I’ve also been spending quite a bit of time on testing WinRK in as many corner cases as possible. This has most recently involved compressing >20GB of files. I’m hoping to use this testing program to hunt down some of the annoying stability issues that people have reported in the past, with the aim of increasing stability and reliability.
Next up, is for the compressor heads out there. For some time now I have been looking for a good compression codec to replace the ‘fastest’ mode in WinRK. WinRK was always originally designed for the best compression, and over the years I have tried to adapt it to a wider range of tasks. This has generally meant looking to position it better in terms of efficiency - that is time taken versus the compression gained. There are many archiving tasks where ‘good enough’ compression at a reasonable speed are important (try compressing a hard drive of data for example!).
So, I’ve been experimenting with new algorithms lately. My first attempt was to look at the DMC algorithm that seems to have gained popularity recently.

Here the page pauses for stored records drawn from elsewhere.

--- src/rtl/core/bpc_pkg.sv ---
package bpc_pkg;

  // Field and datapath widths
  localparam int RAW_W     = 24;
  localparam int COEF_W    = 16;
  localparam int CFG_IDX_W = 3;
  localparam int PRESS_W   = 32;
  localparam int TEMP_W    = 19;
  localparam int DT_W      = 25;   // D2 - C5*256
  localparam int MUL_W     = 42;   // dT times a calibration word
  localparam int DSQ_W     = 50;   // dT squared
  localparam int TM_W      = 18;   // TEMP - 2000
  localparam int TP_W      = 19;   // TEMP + 1500
  localparam int T2_W      = 18;
  localparam int SQR_W     = 35;   // squares of the temperature deltas
  localparam int WIDE_W    = 40;   // OFF, SENS and their corrections
  localparam int SPLIT_W   = 20;   // low slice of SENS in the pressure product
  localparam int PL_W      = 44;
  localparam int PH_W      = 45;
  localparam int PROD_W    = 64;
  localparam int DIFF_W    = 44;

  localparam logic signed [TEMP_W-1:0] TEMP_REF  = 19'sd2000;
  localparam logic signed [TEMP_W-1:0] TEMP_VLOW = -19'sd1500;
  localparam logic signed [TEMP_W-1:0] TP_OFS    = 19'sd1500;

  // Configuration register indexes
  typedef enum logic [CFG_IDX_W-1:0] {
    REG_C1 = 3'd0,
    REG_C2 = 3'd1,
    REG_C3 = 3'd2,
    REG_C4 = 3'd3,
    REG_C5 = 3'd4,
    REG_C6 = 3'd5
  } reg_idx_t;

  typedef struct packed {
    logic [COEF_W-1:0] c1;
    logic [COEF_W-1:0] c2;
    logic [COEF_W-1:0] c3;
    logic [COEF_W-1:0] c4;
    logic [COEF_W-1:0] c5;
    logic [COEF_W-1:0] c6;
  } coeff_t;

  // Item handed from the temperature section to the pressure section
  typedef struct packed {
    logic        [RAW_W-1:0]  d1;
    logic signed [WIDE_W-1:0] off;
    logic signed [WIDE_W-1:0] sens;
    logic signed [TEMP_W-1:0] temp;
  } comp_item_t;

endpackage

Hook made DMC look pretty good in terms of efficiency (great work Nania!). Unfortunately, it seems Hook gets a lot of its performance from the LZP implementation. Still, I have implemented a pure DMC model that works quite well. It might interest some that it uses 8 bytes per node for model sizes up to 512MB. (It would probably fit into paq8 well!).
Next up was BWT. The perrenial favourite for efficiency. This turned out to be far more interesting! With BWT I was able to create a rather efficient multi-threaded codec that will scale nicely from PocketRK up to my current Phenom X4 and beyond. With small blocksizes (2-4MB) this gets 15-20MB/s on the Phenom, while still retaining good compression. My implementation is using divsufsort for sorting, and a symbol encoder inspired by Matt Mahoney’s BBB compressor. This means 5n memory during encode and 4n (n<=16MB) or 5n memory during decode.

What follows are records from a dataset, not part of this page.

--- src/mcrt_pkg.sv ---
`default_nettype none

package mcrt_pkg;

	localparam int NUM_CHANNELS_DEF = 4;
	localparam int CHAN_W = 2;
	localparam int VAL_W = 16;
	localparam int TAG_W = 8;
	localparam logic [VAL_W-1:0] VAL_MAX = '1;

	localparam logic CMD_TICK = 1'b0;
	localparam logic CMD_START = 1'b1;

	typedef struct packed {
		logic              command;
		logic [CHAN_W-1:0] channel;
		logic [VAL_W-1:0]  start_value;
		logic [VAL_W-1:0]  target_value;
		logic [VAL_W-1:0]  step_size;
		logic [VAL_W-1:0]  reload_period;
		logic [TAG_W-1:0]  user_tag;
	} req_t;

	typedef struct packed {
		logic [CHAN_W-1:0] out_channel;
		logic [VAL_W-1:0]  ramp_value;
		logic [TAG_W-1:0]  out_tag;
		logic              finished;
		logic              last;
	} rsp_t;

	typedef enum logic [1:0] {
		ST_IDLE = 2'b01,
		ST_SCAN = 2'b10
	} state_t;

	typedef struct packed {
		logic load;
		logic step;
	} dp_cmd_t;

	typedef struct packed {
		logic fire;
	} dp_status_t;

endpackage

`default_nettype wire

--- src/multi_channel_ramp_timer_core.sv ---
// Bank of NUM_CHANNELS fade ramp channels. A start request loads one channel and
// the core stays idle. A tick request walks the channels one per cycle through a
// single shared step unit, pausing on a firing channel while the single result
// register is still waiting to be taken; each stepping channel gives one result,
// the final one of the tick marked last. The next request is taken once the walk
// is done, while the last result may still be waiting downstream.
`default_nettype none

module multi_channel_ramp_timer_core import mcrt_pkg::*; #(
	parameter int NUM_CHANNELS = NUM_CHANNELS_DEF
) (
	input  wire logic clk,
	input  wire logic arst_n,
	input  wire logic req_valid,
	output logic      req_stall,
	input  wire req_t req,
	output logic      rsp_valid,
	input  wire logic rsp_stall,
	output rsp_t      rsp
);

	localparam int IDX_W = (NUM_CHANNELS > 1) ? $clog2(NUM_CHANNELS) : 1;

	dp_cmd_t          cmd;
	dp_status_t       st;
	logic [IDX_W-1:0] idx;

	mcrt_ctrl #(
		.NUM_CHANNELS(NUM_CHANNELS),
		.IDX_W(IDX_W)
	) u_ctrl (
		.clk(clk),
		.arst_n(arst_n),
		.req_valid(req_valid),
		.req_command(req.command),
		.req_stall(req_stall),
		.rsp_stall(rsp_stall),
		.rsp_valid(rsp_valid),
		.st(st),
		.cmd(cmd),
		.idx(idx)
	);

	mcrt_datapath #(
		.NUM_CHANNELS(NUM_CHANNELS),
		.IDX_W(IDX_W)
	) u_datapath (
		.clk(clk),
		.arst_n(arst_n),
		.cmd(cmd),
		.idx(idx),
		.req(req),
		.st(st),
		.rsp(rsp)
	);

endmodule

`default_nettype wire

--- src/mcrt_datapath.sv ---
`default_nettype none

module mcrt_datapath import mcrt_pkg::*; #(
	parameter int NUM_CHANNELS = NUM_CHANNELS_DEF,
	parameter int IDX_W = 2
) (
	input  wire logic             clk,
	input  wire logic             arst_n,
	input  wire dp_cmd_t          cmd,
	input  wire logic [IDX_W-1:0] idx,
	input  wire req_t             req,
	output dp_status_t            st,
	output rsp_t                  rsp
);

	logic [NUM_CHANNELS-1:0] enabled_q;
	logic [VAL_W-1:0]        current_q [NUM_CHANNELS];
	logic [VAL_W-1:0]        goal_q    [NUM_CHANNELS];
	logic [VAL_W-1:0]        step_q    [NUM_CHANNELS];
	logic [VAL_W-1:0]        period_q  [NUM_CHANNELS];
	logic [VAL_W-1:0]        count_q   [NUM_CHANNELS];
	logic [TAG_W-1:0]        tag_q     [NUM_CHANNELS];
	logic [NUM_CHANNELS-1:0] up_q;
	rsp_t                    rsp_q;

	logic [NUM_CHANNELS-1:0] fire_vec;
	logic [NUM_CHANNELS-1:0] load_hit;
	logic [NUM_CHANNELS-1:0] step_hit;
	logic [VAL_W:0]          up_sum;
	logic [VAL_W-1:0]        next_val;
	logic                    done;
	logic                    later;

	always_comb begin
		later = 1'b0;
		for (int c = 0; c < NUM_CHANNELS; c++) begin
			fire_vec[c] = enabled_q[c] && (count_q[c] == '0);
			load_hit[c] = cmd.load && (32'(req.channel) == c);
			step_hit[c] = cmd.step && (idx == IDX_W'(c));
			if (c > int'(idx)) begin
				later = later | fire_vec[c];
			end
		end
	end

	// saturating step toward the goal
	always_comb begin
		up_sum = {1'b0, current_q[idx]} + {1'b0, step_q[idx]};
		if (up_q[idx]) begin
			next_val = up_sum[VAL_W] ? VAL_MAX : up_sum[VAL_W-1:0];
			done = (next_val >= goal_q[idx]);
		end else begin
			next_val = (step_q[idx] > current_q[idx]) ? '0 : current_q[idx] - step_q[idx];
			done = (next_val <= goal_q[idx]);
		end
	end

	assign st.fire = fire_vec[idx];

	always_ff @(posedge clk or negedge arst_n) begin
		if (!arst_n) begin
			enabled_q <= '0;
		end else begin
			for (int c = 0; c < NUM_CHANNELS; c++) begin
				if (load_hit[c]) begin
					enabled_q[c] <= 1'b1;
				end else if (step_hit[c] && fire_vec[c] && done) begin
					enabled_q[c] <= 1'b0;
				end
			end
		end
	end

	always_ff @(posedge clk) begin
		for (int c = 0; c < NUM_CHANNELS; c++) begin
			if (load_hit[c]) begin
				current_q[c] <= req.start_value;
				goal_q[c] <= req.target_value;
				step_q[c] <= req.step_size;
				period_q[c] <= req.reload_period;
				count_q[c] <= '0;
				tag_q[c] <= req.user_tag;
				up_q[c] <= (req.start_value < req.target_value);
			end else if (step_hit[c] && enabled_q[c]) begin
				if (count_q[c] != '0) begin
					count_q[c] <= count_q[c] - 1'b1;
				end else begin
					count_q[c] <= period_q[c];
					current_q[c] <= next_val;
				end
			end
		end
		if (cmd.step && st.fire) begin
			rsp_q.out_channel <= CHAN_W'(idx);
			rsp_q.ramp_value <= done ? goal_q[idx] : next_val;
			rsp_q.out_tag <= tag_q[idx];
			rsp_q.finished <= done;
			rsp_q.last <= !later;
		end
	end

	assign rsp = rsp_q;

endmodule

`default_nettype wire

--- src/mcrt_ctrl.sv ---
`default_nettype none

module mcrt_ctrl import mcrt_pkg::*; #(
	parameter int NUM_CHANNELS = NUM_CHANNELS_DEF,
	parameter int IDX_W = 2
) (
	input  wire logic             clk,
	input  wire logic             arst_n,
	input  wire logic             req_valid,
	input  wire logic             req_command,
	output logic                  req_stall,
	input  wire logic             rsp_stall,
	output logic                  rsp_valid,
	input  wire dp_status_t       st,
	output dp_cmd_t               cmd,
	output logic [IDX_W-1:0]      idx
);

	localparam logic [IDX_W-1:0] LAST_IDX = IDX_W'(NUM_CHANNELS - 1);

	state_t           state_q;
	logic [IDX_W-1:0] idx_q;
	logic             rsp_valid_q;
	logic             out_free;

	assign out_free = !rsp_valid_q || !rsp_stall;
	assign req_stall = (state_q != ST_IDLE);
	assign cmd.load = (state_q == ST_IDLE) && req_valid && (req_command == CMD_START);
	assign cmd.step = (state_q == ST_SCAN) && (!st.fire || out_free);
	assign idx = idx_q;
	assign rsp_valid = rsp_valid_q;

	always_ff @(posedge clk or negedge arst_n) begin
		if (!arst_n) begin
			state_q <= ST_IDLE;
			idx_q <= '0;
			rsp_valid_q <= 1'b0;
		end else begin
			if (cmd.step && st.fire) begin
				rsp_valid_q <= 1'b1;
			end else if (!rsp_stall) begin
				rsp_valid_q <= 1'b0;
			end
			case (state_q)
				ST_IDLE: begin
					idx_q <= '0;
					if (req_valid && (req_command == CMD_TICK)) begin
						state_q <= ST_SCAN;
					end
				end
				ST_SCAN: begin
					if (cmd.step) begin
						if (idx_q == LAST_IDX) begin
							state_q <= ST_IDLE;
							idx_q <= '0;
						end else begin
							idx_q <= idx_q + 1'b1;
						end
					end
				end
				default: begin
					state_q <= ST_IDLE;
					idx_q <= '0;
				end
			endcase
		end
	end

	// a result never overwrites one still waiting
	a_no_overwrite: assert property (@(posedge clk) disable iff (!arst_n)
		cmd.step && st.fire |-> !rsp_valid_q || !rsp_stall)
		else $error("result register overwritten");

	a_fire_emits: assert property (@(posedge clk) disable iff (!arst_n)
		cmd.step && st.fire |=> rsp_valid_q)
		else $error("stepping channel gave no result");

	a_scan_ends: assert property (@(posedge clk) disable iff (!arst_n)
		(state_q == ST_SCAN) && cmd.step && (idx_q == LAST_IDX) |=> (state_q == ST_IDLE))
		else $error("tick scan did not end");

	a_no_load_in_scan: assert property (@(posedge clk) disable iff (!arst_n)
		cmd.load |-> !cmd.step && (state_q == ST_IDLE))
		else $error("start during tick scan");

endmodule

`default_nettype wire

I’ve attached the latest mcomp.exe below (both 32bit and 64bit versions). This is based on the PocketRK codebase, and as such doesn’t include FPW or PWCM algorithms yet.
Speaking of PocketRK. It is now feature complete and undergoing testing a refinement ready for release. PocketRK supports a subset of the codecs and filters that its big brother WinRK does, chosen mainly to keep memory and time usage suitable for the form factor.

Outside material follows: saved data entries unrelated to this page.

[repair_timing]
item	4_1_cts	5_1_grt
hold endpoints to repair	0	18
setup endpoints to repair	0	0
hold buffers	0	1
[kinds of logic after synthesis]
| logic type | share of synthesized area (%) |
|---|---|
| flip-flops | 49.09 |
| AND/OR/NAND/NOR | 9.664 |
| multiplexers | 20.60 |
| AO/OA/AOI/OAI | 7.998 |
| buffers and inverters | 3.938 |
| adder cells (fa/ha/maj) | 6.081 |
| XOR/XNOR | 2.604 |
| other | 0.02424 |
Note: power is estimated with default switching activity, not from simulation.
[config.mk]
export PLATFORM = sky130hd
export DESIGN_NAME = hzb_ram
export DESIGN_NICKNAME = d
export VERILOG_FILES = /design/src/design/hzb_ram.sv
export SDC_FILE = /design/constraint.sdc
export NUM_CORES = 1
export LEC_CHECK = 0
export BUFFER_PORTS_ARGS = -buffer_cell sky130_fd_sc_hd__buf_2
export CAP_MARGIN = 10
export CORE_UTILIZATION = 53
export CTS_CLUSTER_DIAMETER = 100
export CTS_CLUSTER_SIZE = 40
export DETAILED_ROUTE_END_ITERATION = 6
export GPL_TIMING_DRIVEN = 1
export PLACE_DENSITY = 0.87
export SLEW_MARGIN = 20
export SYNTH_ARGS = -nofsm -noshare
export SYNTH_HDL_FRONTEND = slang
export SYNTH_SLANG_ARGS = --single-unit
[constraint.sdc]
create_clock -name clk -period 1.35 [get_ports clk]
set_input_delay 0.2025 -clock clk [delete_from_list [all_inputs] [get_ports clk]]
set_output_delay 0.2025 -clock clk [all_outputs]
set_load 0.1 [all_outputs]
[src/design/hzb_ram.sv]
// ----------------------------------------------------------------------------
// hzb_ram: generic single-write, single-read RAM
// One write port and one read port with registered read data.
// ----------------------------------------------------------------------------
module hzb_ram #(
  parameter int WIDTH = 8,
  parameter int DEPTH = 2
) (
  input  logic                                   clk,
  input  logic                                   we,
  input  logic [((DEPTH > 1) ? $clog2(DEPTH) : 1)-1:0] waddr,
  input  logic [WIDTH-1:0]                       wdata,
  input  logic                                   re,
  input  logic [((DEPTH > 1) ? $clog2(DEPTH) : 1)-1:0] raddr,
  output logic [WIDTH-1:0]                       rdata
);

  logic [WIDTH-1:0] mem [DEPTH];

  // Write and registered read
  always_ff @(posedge clk) begin
    if (we) begin
      mem[waddr] <= wdata;
    end
    if (re) begin
      rdata <= mem[raddr];
    end
  end

endmodule

=== Word-level counts from Yosys, hierarchy flattened ===
Memories as Yosys holds them, arrays and structs flattened. A register that Yosys moved wholly into a read port is not among the register bits.
Index checks and enable logic that the tools add are counted.

* Mux-type cells: 2

{| class="wikitable"
|+ Operators with widths
! cell !! count
|-
| 1-bit 2-to-1 mux || 2
|}

* Logic and storage cells: 3
* Register bits: 0
* Bits of input ports: 13
* RAM bits: 16
* Memories: 1
* Output and inout port bits: 8

{| class="wikitable"
|+ Memories
! name !! words !! width !! read ports !! clocked after Yosys merged registers in !! write ports !! line !! RTL
|-
| mem || 2 || 8 || 1 || 1 || 1 || 18 || <nowiki>logic [WIDTH-1:0] mem [DEPTH];</nowiki>
|}

=== Depth between registers and ports, before layout ===
* Depth in word-level cells: 2
* Gate-level depth with buffers: 2
* Mapped depth without buffers: 1

=== Least setup slack after synthesis ===
Ideal clock, no wire load.

* Path type: register -> output
* Start: register rdata[0], read port of mem
* End: output port rdata[0]
* Required time: 1.148 ns
* Setup slack: 0.243 ns
* Stages on the path, launching flop included: 1
* Path buffers: 0
* Arrival time: 0.904 ns
* Cells stage by stage: edfxtp_1

{| class="wikitable"
|+ RTL lines
! item !! line !! RTL
|-
| start, declared || 15 || <nowiki>output logic [WIDTH-1:0] rdata</nowiki>
|}

No word-level cell between the ends.

=== Worst setup path in the final report ===
* Start: register rdata[3], read port of mem
* End: output port rdata[3]

No word-level cell between the ends.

OK, last but not least is technology development. I am currently beginning work on a new contract developing further some GPGPU type technology. This work is pretty exciting, but unfortunately I cannot yet say much about it publicly. This will be consuming quite a bit of my time over the next month or so, however I still have time scheduled for PocketRK as well. Hopefully I’ll be able to announce the first release soon!